Alfred Félix Grisar (22 July 1881 – 27 November 1958) was one of the most important pioneers in the sporting history of Belgium, most notably in polo, being known as "The Father of Belgian Polo", and football, being the fundamental head behind the foundation of Beerschot AC in 1899, for whom he played as a goalkeeper. He competed in the polo tournament at the 1920 Summer Olympics.

==Early and personal life==
Alfred Grisar was born in Antwerp on 22 July 1881, to Belgian industrialist Ernest Grisar and Adèle Marie Justine Constance van den Nest, and as the son of a well-off family, he was sent to Britain to complete his studies, doing so in a college in Brighton.

Grisar married Elisa Eugénie Louise Léonie Elsen (1884–1955) on 7 February 1907, and they divorced 13 years later, on 3 December 1920.

==Sporting career==
===Football career===
In 1895, his father purchased an old racecourse near the "Beerschothof" park in Kiel, in the south of Antwerp, which consisted of a 19-hectare plot of land with stables, changing rooms, chalet, and a grandstand, and when Alfred saw these facilities in 1899, he quickly realized its potential as a multi-sports club, and immediately suggested this idea to his father, who approves it, and hence Beerschot Athletic Club is born on 3 September 1899. His father died a few weeks later in November, so Alfred became the owner of the facilities and the club, which he named Beerschot because of a nearby wooded park called "Beerschotshof", and which had departments in field hockey, polo, cricket, tennis, athletics and football.
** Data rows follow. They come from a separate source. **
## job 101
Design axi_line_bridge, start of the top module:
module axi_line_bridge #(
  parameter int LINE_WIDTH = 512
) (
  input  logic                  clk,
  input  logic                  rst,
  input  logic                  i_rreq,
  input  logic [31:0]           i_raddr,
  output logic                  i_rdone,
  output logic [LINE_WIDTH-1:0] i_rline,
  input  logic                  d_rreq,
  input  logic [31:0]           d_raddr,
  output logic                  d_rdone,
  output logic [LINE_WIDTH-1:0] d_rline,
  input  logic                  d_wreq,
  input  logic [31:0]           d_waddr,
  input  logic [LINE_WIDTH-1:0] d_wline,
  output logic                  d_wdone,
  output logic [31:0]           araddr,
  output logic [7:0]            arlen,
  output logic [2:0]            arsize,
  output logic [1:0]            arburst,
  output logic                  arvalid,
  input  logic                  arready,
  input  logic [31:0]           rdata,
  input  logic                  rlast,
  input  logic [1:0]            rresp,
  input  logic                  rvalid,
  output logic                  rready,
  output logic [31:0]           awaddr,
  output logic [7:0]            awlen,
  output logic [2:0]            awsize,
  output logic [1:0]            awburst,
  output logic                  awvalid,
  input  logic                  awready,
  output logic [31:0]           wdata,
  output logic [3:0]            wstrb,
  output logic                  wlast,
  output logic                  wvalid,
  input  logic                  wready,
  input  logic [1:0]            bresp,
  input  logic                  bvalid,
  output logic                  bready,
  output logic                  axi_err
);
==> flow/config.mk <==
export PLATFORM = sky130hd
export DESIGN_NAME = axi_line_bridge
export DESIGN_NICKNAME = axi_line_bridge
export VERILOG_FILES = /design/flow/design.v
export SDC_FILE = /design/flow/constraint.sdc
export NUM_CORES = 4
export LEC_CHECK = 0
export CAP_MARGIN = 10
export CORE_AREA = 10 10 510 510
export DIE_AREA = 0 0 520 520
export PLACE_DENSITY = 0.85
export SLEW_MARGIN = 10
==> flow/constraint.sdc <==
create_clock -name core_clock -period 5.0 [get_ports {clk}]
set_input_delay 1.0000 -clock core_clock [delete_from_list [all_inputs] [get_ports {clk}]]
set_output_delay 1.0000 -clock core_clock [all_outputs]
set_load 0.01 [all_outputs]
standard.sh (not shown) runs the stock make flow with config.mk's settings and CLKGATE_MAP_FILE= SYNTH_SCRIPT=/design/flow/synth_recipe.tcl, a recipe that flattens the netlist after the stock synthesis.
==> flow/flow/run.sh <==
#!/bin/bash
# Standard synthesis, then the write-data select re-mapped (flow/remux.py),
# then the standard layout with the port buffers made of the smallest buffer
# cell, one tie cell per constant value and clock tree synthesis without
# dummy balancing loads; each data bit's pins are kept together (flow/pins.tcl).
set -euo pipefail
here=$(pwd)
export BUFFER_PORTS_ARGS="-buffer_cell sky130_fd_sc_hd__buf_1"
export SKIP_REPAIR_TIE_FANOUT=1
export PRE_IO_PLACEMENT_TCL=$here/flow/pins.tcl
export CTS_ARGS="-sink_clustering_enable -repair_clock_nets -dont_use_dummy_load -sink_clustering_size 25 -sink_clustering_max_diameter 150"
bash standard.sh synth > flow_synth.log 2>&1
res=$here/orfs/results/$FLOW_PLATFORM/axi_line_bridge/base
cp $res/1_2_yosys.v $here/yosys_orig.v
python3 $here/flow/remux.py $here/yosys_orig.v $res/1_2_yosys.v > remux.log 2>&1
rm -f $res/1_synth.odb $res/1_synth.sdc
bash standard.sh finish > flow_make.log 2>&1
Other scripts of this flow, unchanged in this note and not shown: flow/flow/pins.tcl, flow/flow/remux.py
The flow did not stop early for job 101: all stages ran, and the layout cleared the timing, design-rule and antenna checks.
This is an optimization exercise on Yosys and OpenROAD, whose aim is small area, a short achievable clock period and few clock cycles per item, not a production implementation.
In this exercise RTL edits were held to simulation tests only and were not proved equivalent to the original.
Power is estimated from default activity; no workload was simulated.

==> flow/design.v (excerpt) <==
module cache_wb_buffer
#(
    parameter int unsigned DEPTH = 4
) (
    input  logic                   clk,
    input  logic                   rst,
    input  logic                   c_read,
    input  logic                   c_write,
    input  logic [cache_pkg::BADDR_WIDTH-1:0] c_addr,
    input  logic [cache_pkg::BLOCK_WIDTH-1:0] c_wdata,
    output logic [cache_pkg::BLOCK_WIDTH-1:0] c_rdata,
    output logic                   c_ready,
    output logic                   mem_read,
    output logic                   mem_write,
    output logic [cache_pkg::BADDR_WIDTH-1:0] mem_addr,
    output logic [cache_pkg::BLOCK_WIDTH-1:0] mem_wdata,
    input  logic [cache_pkg::BLOCK_WIDTH-1:0] mem_rdata,
    input  logic                   mem_ready,
    output logic                   wb_empty
);
    logic [DEPTH-1:0][cache_pkg::BADDR_WIDTH-1:0] addr_q;
    logic [DEPTH-1:0][cache_pkg::BLOCK_WIDTH-1:0] data_q;
  ...
clock: 4.0 ns
lec_check: 0
cap_margin: 20
core_margin: 2
core_utilization: 70
cts_cluster_diameter: 50
cts_cluster_size: 20
setup_slack_margin: 1.85
slew_margin: 20
standard.sh (not shown) runs the stock make flow with config.mk's settings and CLKGATE_MAP_FILE= SYNTH_SCRIPT=/design/flow/synth_recipe.tcl, a recipe that flattens the netlist after the stock synthesis.
==> flow/flow/run.sh <==
#!/bin/bash
# Layout flow: the standard flow (standard.sh, unchanged synthesis and
# steps), except that the input and output ports are buffered with buf_2
# cells rather than the default clkdlybuf4s50 delay cells, which are slow
# and large. Every port still gets its own buffer.
set -euo pipefail
export BUFFER_PORTS_ARGS="-buffer_cell sky130_fd_sc_hd__buf_2"
bash standard.sh > standard_flow.log 2>&1
Testbench counts at the start, summed over its fixed seeds: cycles 26,446, requests 8,000.
Context: an optimization exercise on an open-source flow, tuned for small area, a short achievable clock period and few clock cycles per item. The choices shown serve that exercise and are no tape-out recipe. At most, simulation tests tie the RTL to the original design; equivalence was not proved.

// line_follow_pid_drive_core
module line_follow_pid_drive_core (
    input  logic                                 clk,
    input  logic                                 rst_n,
    input  logic                                 cfg_we,
    input  logic [lfpd_pkg::CFG_IDX_W-1:0]       cfg_index,
    input  logic [lfpd_pkg::CFG_DATA_W-1:0]      cfg_data,
    input  logic                                 in_valid,
    output logic                                 in_ready,
    input  logic [lfpd_pkg::SENSOR_W-1:0]        in_sensor_bits,
    input  logic                                 in_read_failed,
    input  logic signed [lfpd_pkg::DELTA_W-1:0]  in_left_delta,
    input  logic signed [lfpd_pkg::DELTA_W-1:0]  in_right_delta,
    output logic                                 out_valid,
    input  logic                                 out_ready,
    output logic signed [lfpd_pkg::DRIVE_W-1:0]  out_left_drive,
    output logic signed [lfpd_pkg::DRIVE_W-1:0]  out_right_drive,
    output logic                                 out_motor_stop,
    output logic [1:0]                           out_line_status,
    output logic                                 out_run_finished,
    output logic                                 out_alert_on,
    output logic                                 out_notify_stop,
    output logic signed [lfpd_pkg::ERR_W-1:0]    out_line_error
);
Settings: LEC_CHECK=0, CAP_MARGIN=20, CORE_MARGIN=2, CORE_UTILIZATION=40, SLEW_MARGIN=20; clock period 12.0 ns.
run.sh (not shown) runs the stock make flow with config.mk's settings and CLKGATE_MAP_FILE= SYNTH_SCRIPT=/design/flow/synth_recipe.tcl, a recipe that flattens the netlist after the stock synthesis.
Testbench counts at the start, summed over its fixed seeds: cycles 3,530, items 3,482.
Then changed:
--- a/flow/design.v
+++ b/flow/design.v
@@ -816,23 +816,23 @@
         t      = (28'(p) <<< 11) + (28'(p) <<< 9) + (28'(p) <<< 8) + (28'(p) <<< 5)
                + (28'(p) <<< 4) + (28'(p) <<< 1) + 28'(p) + (28'(qi) <<< 12);
         s.vneg = v[15];
         s.r7   = 6'(v[5:0] * 6'd7);
         s.s70  = med && !far;
         s.add1 = med && far && v[15] && v[0];
         if (!med)
             s.sel = v;
         else if (far)
             s.sel = v >>> 1;
         else
-            s.sel = 16'(signed'(t[12 +: 14]));
+            s.sel = 16'($signed(t[12 +: 14]));
         scale_step = s;
     endfunction
     logic               vf;
     logic               norm_f;
     logic [1:0]         status_f;
     logic signed [6:0]  err_f;
     logic               fin_f;
     logic               notify_f;
     logic               alert_f;
     scaled_t            ls_f;
     scaled_t            rs_f;
Fmax does not change.
Design area stays the same.
Routed wire length is unchanged.
Cell count is unchanged.
Count of clock-buffer cells in the layout does not change.
Via count does not change.
Setup slack is unchanged.
Sequential share of layout area does not change.
First-iteration DRC count is unchanged.
Global-route usage stays the same.
Critical path depth is unchanged.
Only the layout flow was run in the second run of this note; the RTL was not checked for function there.

========
Setup of run D:
Another version of the RTL of line_follow_pid_drive_core (not shown whole).
For scale: ~5,300 cells after synthesis, about 440 flip-flops, about 100 I/O pins, ~0.045 mm² of cells after synthesis.
export LEC_CHECK = 0
export ABC_AREA = 1
export CAP_MARGIN = 20
export CORE_MARGIN = 2
export CORE_UTILIZATION = 55
export SLEW_MARGIN = 20
create_clock -name core_clock -period 12.0 [get_ports {clk}]
standard.sh (not shown) runs the stock make flow with config.mk's settings and CLKGATE_MAP_FILE= SYNTH_SCRIPT=/design/flow/synth_recipe.tcl, a recipe that flattens the netlist after the stock synthesis.
==> flow/flow/run.sh <==
#!/bin/bash
set -e
export SETUP_SLACK_MARGIN=6.5
bash standard.sh > standard.log 2>&1
> inputs changed (run D -> run B)
diff --git a/flow/design.v b/flow/design.v
--- a/flow/design.v
+++ b/flow/design.v
@@ -1001,23 +1001,32 @@
             rs_f     <= scale_step(rp_e, -iqs_e, qir_e, med_e, far_e);
         end
     end
     function automatic logic signed [15:0] finish(input scaled_t s);
         logic [7:0]         r;
         logic signed [4:0]  adj_n;
         logic signed [4:0]  adj_p;
         logic signed [4:0]  adj;
+        logic signed [6:0]  lo;
+        logic [10:0]        hi;
         r = s.r7 - 8'(s.sel[7:0] * 8'd10);
         {adj_n, adj_p} = rem_adj(r);
         if (!s.s70)
             adj = {4'b0000, s.add1};
         else
             adj = s.vneg ? adj_n : adj_p;
-        finish = s.sel + 16'(adj);
+        lo = signed'({2'b00, s.sel[4:0]}) + 7'(adj);
+        if (lo[6])
+            hi = s.sel[15:5] - 11'd1;
+        else if (lo[5])
+            hi = s.sel[15:5] + 11'd1;
+        else
+            hi = s.sel[15:5];
+        finish = {hi, lo[4:0]};
     endfunction
     function automatic logic signed [12:0] limit(input logic signed [15:0] sv);
         logic signed [12:0] c;
         if (sv > 16'sd1999)
             c = 13'sd1999;
         else if (sv < -16'sd1999)
             c = -13'sd1999;
         else if (sv > 16'sd0 && sv < 16'sd100)
==> comparison <==
Run D -> run B: number of antenna violations at the first check in global routing delta 0, exact match. Compared with run D, run B shows a setup clock skew after layout that is 0.0030 ns higher. Count of clock-buffer cells in the layout in run B is 4 above run D. Final design utilization delta (run B -> run D): insignificant. Effective utilization at floorplan essentially unchanged between run D and run B. Compared with run D, in run B number of filler cells placed in the layout fell 115; global-route wire length before repair has decreased; die footprint held steady; worst setup margin now larger. Going from run D to run B, non-clock buffer count higher; routed wire length down 2.3 mm. Timing endpoint of the critical path: out_left_reg[15]$_SDFFCE_PN0N_ -> run D, in_ready -> run B.
Testbench counts of run B, summed over its fixed seeds: cycles 3,530, items 3,482.
No functional check of the RTL was part of run D.

========
line_follow_pid_drive_core, a different RTL version from the one above (not shown whole).
Size: roughly 5400 cells after synthesis, ~440 flip-flops, about 100 I/O pins, about 46000 µm² of cells after synthesis.
==> flow/config.mk <==
export PLATFORM = sky130hd
export DESIGN_NAME = line_follow_pid_drive_core
export DESIGN_NICKNAME = line_follow_pid_drive_core
export VERILOG_FILES = /design/flow/design.v
export SDC_FILE = /design/flow/constraint.sdc
export NUM_CORES = 4
export LEC_CHECK = 0
export ABC_AREA = 1
export CAP_MARGIN = 20
export CORE_MARGIN = 2
export CORE_UTILIZATION = 40
export SLEW_MARGIN = 20
==> flow/constraint.sdc <==
create_clock -name core_clock -period 12.0 [get_ports {clk}]
set_input_delay 2.4000 -clock core_clock [delete_from_list [all_inputs] [get_ports {clk}]]
set_output_delay 2.4000 -clock core_clock [all_outputs]
set_load 0.01 [all_outputs]
==> flow/flow/run.sh <==
#!/bin/bash
set -e
export SETUP_SLACK_MARGIN=7.2
bash standard.sh > standard.log 2>&1
Testbench counts at the start, summed over its fixed seeds: cycles 3,530, items 3,482.
Rerun with:
--- a/flow/design.v
+++ b/flow/design.v
@@ -441,147 +441,133 @@
             6'd59: v = {7'h56, 7'h29};
             6'd60: v = {7'h56, 7'h29};
             6'd61: v = {7'h55, 7'h2a};
             6'd62: v = {7'h54, 7'h2b};
             6'd63: v = {7'h53, 7'h2c};
             default: v = 14'd0;
         endcase
         iq_scale = v;
     endfunction
-    logic        cfg_we_0;
-    logic [2:0]  cfg_index_0;
-    logic [11:0] cfg_data_0;
     logic        cfg_we_r;
     logic [2:0]  cfg_index_r;
     logic [10:0] cfg_val_r;     
     logic [7:0]  cfg_q5_r;      
     logic        cfg_big;
     logic [9:0]  cfg_gain;
     logic [17:0] cfg_g205;
-    assign cfg_big  = (cfg_data_0[9:0] > 10'd999);
-    assign cfg_gain = cfg_big ? 10'd999 : cfg_data_0[9:0];
-    assign cfg_g205 = 18'(cfg_data_0[9:0]) * 18'd205;     
+    assign cfg_big  = (cfg_data[9:0] > 10'd999);
+    assign cfg_gain = cfg_big ? 10'd999 : cfg_data[9:0];
+    assign cfg_g205 = 18'(cfg_data[9:0]) * 18'd205;     
     always_ff @(posedge clk or negedge rst_n)
     begin
         if (!rst_n)
-        begin
-            cfg_we_0 <= 1'b0;
             cfg_we_r <= 1'b0;
-        end
         else
-        begin
-            cfg_we_0 <= cfg_we;
-            cfg_we_r <= cfg_we_0;
-        end
+            cfg_we_r <= cfg_we;
     end
     always_ff @(posedge clk)
     begin
-        cfg_index_0 <= cfg_index;
-        cfg_data_0  <= cfg_data;
-        cfg_index_r <= cfg_index_0;
+        cfg_index_r <= cfg_index;
         cfg_q5_r    <= cfg_big ? 8'd199 : cfg_g205[10 +: 8];
-        if (cfg_index_0 == 3'd0)
-            cfg_val_r <= (cfg_data_0 > 12'd1999) ? 11'd1999 : cfg_data_0[10:0];
+        if (cfg_index == 3'd0)
+            cfg_val_r <= (cfg_data > 12'd1999) ? 11'd1999 : cfg_data[10:0];
         else
             cfg_val_r <= {1'b0, cfg_gain};
     end
     logic [10:0] base_reg;
     logic [15:0] fp_reg;    
     logic [9:0]  gi_reg;
     logic [16:0] fd_reg;    
     logic        two_lap_reg;
     logic [2:0]  g_r5;      
     logic [15:0] g_s;       
     assign g_r5 = 3'(cfg_val_r[2:0] - 3'(cfg_q5_r[2:0] * 3'd5));
     assign g_s  = 16'(cfg_val_r[9:0]) * 16'd51 + 16'(cfg_q5_r);
     always_ff @(posedge clk or negedge rst_n)
     begin
         if (!rst_n)
-            two_lap_reg <= 1'b0;
-        else if (cfg_we_0 && cfg_index_0 == 3'd4)
-            two_lap_reg <= cfg_data_0[0];
-    end
-    always_ff @(posedge clk or negedge rst_n)
-    begin
-        if (!rst_n)
         begin
             base_reg    <= 11'd700;
             fp_reg      <= 16'd3073;
             gi_reg      <= 10'd3;
             fd_reg      <= 17'd4097;
+            two_lap_reg <= 1'b0;
         end
         else if (cfg_we_r)
         begin
             case (cfg_index_r)
                 3'd0: base_reg    <= cfg_val_r;
                 3'd1: fp_reg      <= g_s + 16'd1;
                 3'd2: gi_reg      <= cfg_val_r[9:0];
                 3'd3: fd_reg      <= {g_s, 1'b1} + 17'(g_r5 >= 3'd3);
+                3'd4: two_lap_reg <= cfg_val_r[0];
                 default: ;
             endcase
         end
     end
     logic out_valid_reg;
     logic adv;
     assign adv      = !out_valid_reg || out_ready;
     assign in_ready = adv;
     logic               va;
-    logic               white_a;
-    logic signed [6:0]  calc_a;
+    logic [7:0]         bits_a;
     logic               fail_a;
     logic [16:0]        dsum_a;
     logic dl_neg;
     logic dr_neg;
     assign dl_neg = in_left_delta[15];
     assign dr_neg = in_right_delta[15];
     always_ff @(posedge clk or negedge rst_n)
     begin
         if (!rst_n)
             va <= 1'b0;
         else if (adv)
             va <= in_valid;
     end
     always_ff @(posedge clk)
     begin
         if (adv)
         begin
-            white_a <= (in_sensor_bits == 8'hFF);
-            calc_a  <= sensor_avg(in_sensor_bits);
+            bits_a <= in_sensor_bits;
             fail_a <= in_read_failed;
             dsum_a <= 17'(16'(in_left_delta) ^ {16{dl_neg}}) + 17'(16'(in_right_delta) ^ {16{dr_neg}})
                     + 17'(dl_neg) + 17'(dr_neg);
         end
     end
     logic signed [6:0]  h_reg;
     logic signed [9:0]  integ_reg;
     logic [6:0]         lost_reg;
     logic [17:0]        dist_reg;
     logic               started_reg;
     logic               done_reg;
     logic [7:0]         acnt_reg;
     logic               halted_reg;
+    logic               white_a;
+    logic signed [6:0]  calc_a;
     logic [6:0]         lost_inc;
     logic               long_loss;
     logic               status_short;
     logic [1:0]         status_n;
     logic signed [6:0]  err_n;
     logic [18:0]        dist_sum;
     logic [17:0]        dist_next;
     logic               lap1;
     logic               target_hit;
     logic               started_next;
     logic               done_next;
     logic [7:0]         acnt_next;
     logic [7:0]         acnt_inc;
     logic signed [10:0] integ_sum;
     logic signed [9:0]  integ_next;
     always_comb
     begin
+        white_a      = (bits_a == 8'hFF);
+        calc_a       = sensor_avg(bits_a);
         lost_inc     = lost_reg + 7'd1;
         long_loss    = white_a && (lost_inc >= 7'd120);
         status_short = (lost_inc < 7'd30);
         status_n     = !white_a ? 2'd0 : (status_short ? 2'd1 : 2'd2);
         err_n        = (white_a && status_short) ? h_reg : calc_a;
         dist_sum   = 19'(dist_reg) + 19'(dsum_a);
         dist_next  = (dist_sum > 19'd172000) ? 18'd172000 : dist_sum[17:0];
         lap1       = (dist_next >= 18'd43000);
         target_hit = two_lap_reg ? (dist_next >= 18'd86000) : lap1;
=> The changed run completed without violations. Design area increases by 1.8%. Non-clock buffer count increases by 60. Hold slack gets better by 0.023 ns. Global-route usage stays flat. Routed wire length decreases by 1.2%. Count of clock-buffer cells in the layout decreases by 12. Register-to-register slack gets worse by 0.19 ns.
Testbench counts after the change, summed over its fixed seeds: cycles 3,530, items 3,482.

## afterwards: timing with drivers on the ports
Ports are ideal in the flow. The routed layouts listed here were re-timed in OpenROAD. Step 1, drivers: a clkbuf_16 drives clk and a buf_2 each remaining input, both assumed. Step 2 times the ports against the registers' clock, not the clock port: input delays grow and output delays shrink by t, the midpoint of the rising clock arrivals with the driver on. Slacks: no drivers / after step 1 / after step 2; pairs: no drivers / after step 1.
run	t (ns)	setup WS [ns]	worst register clock-pin slew, ns	worst data-port slew with drivers (ns)	pins driven straight from the clock port
the first run of note 1	0.712	5.277 / 5.255 / 4.999	0.07 / 0.07	0.05	1
the second run of note 1	0.712	5.277 / 5.255 / 4.999	0.07 / 0.07	0.05	1
run D	0.668	6.480 / 6.480 / 6.059	0.07 / 0.07	0.06	1
run B	0.674	6.544 / 6.522 / 6.141	0.06 / 0.06	0.04	1
the first run of note 3	0.709	6.656 / 6.621 / 6.621	0.07 / 0.07	0.07	1
the second run of note 3	0.734	6.226 / 6.273 / 5.540	0.07 / 0.07	0.07	1
After both steps setup and hold are still met in every run listed. For the second run of note 3, which loses most, drivers alone change the setup slack by +0.047 ns; drivers and shift together by -0.686 ns.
Grisar sought advice for his start in management and surrounded himself with friends to help him, giving each of them a sports section to manage, but choosing his favorite sport for himself, football, whose section was started in February 1900, and then officially registered in July of that year. Grisar recruited ao many of the Antwerp players that Antwerp was unable to continue in the highest division and withdrew temporarily from the league. Among the players who moved were the Potts brothers (Herbert and Walter), the Robyns brothers (Jan and Paul), with Herbert Potts and Jan Robyns being named captain and vice-captain of the football team, who played their first match on 6 May 1900, in a friendly game against the Antwerp Reserves.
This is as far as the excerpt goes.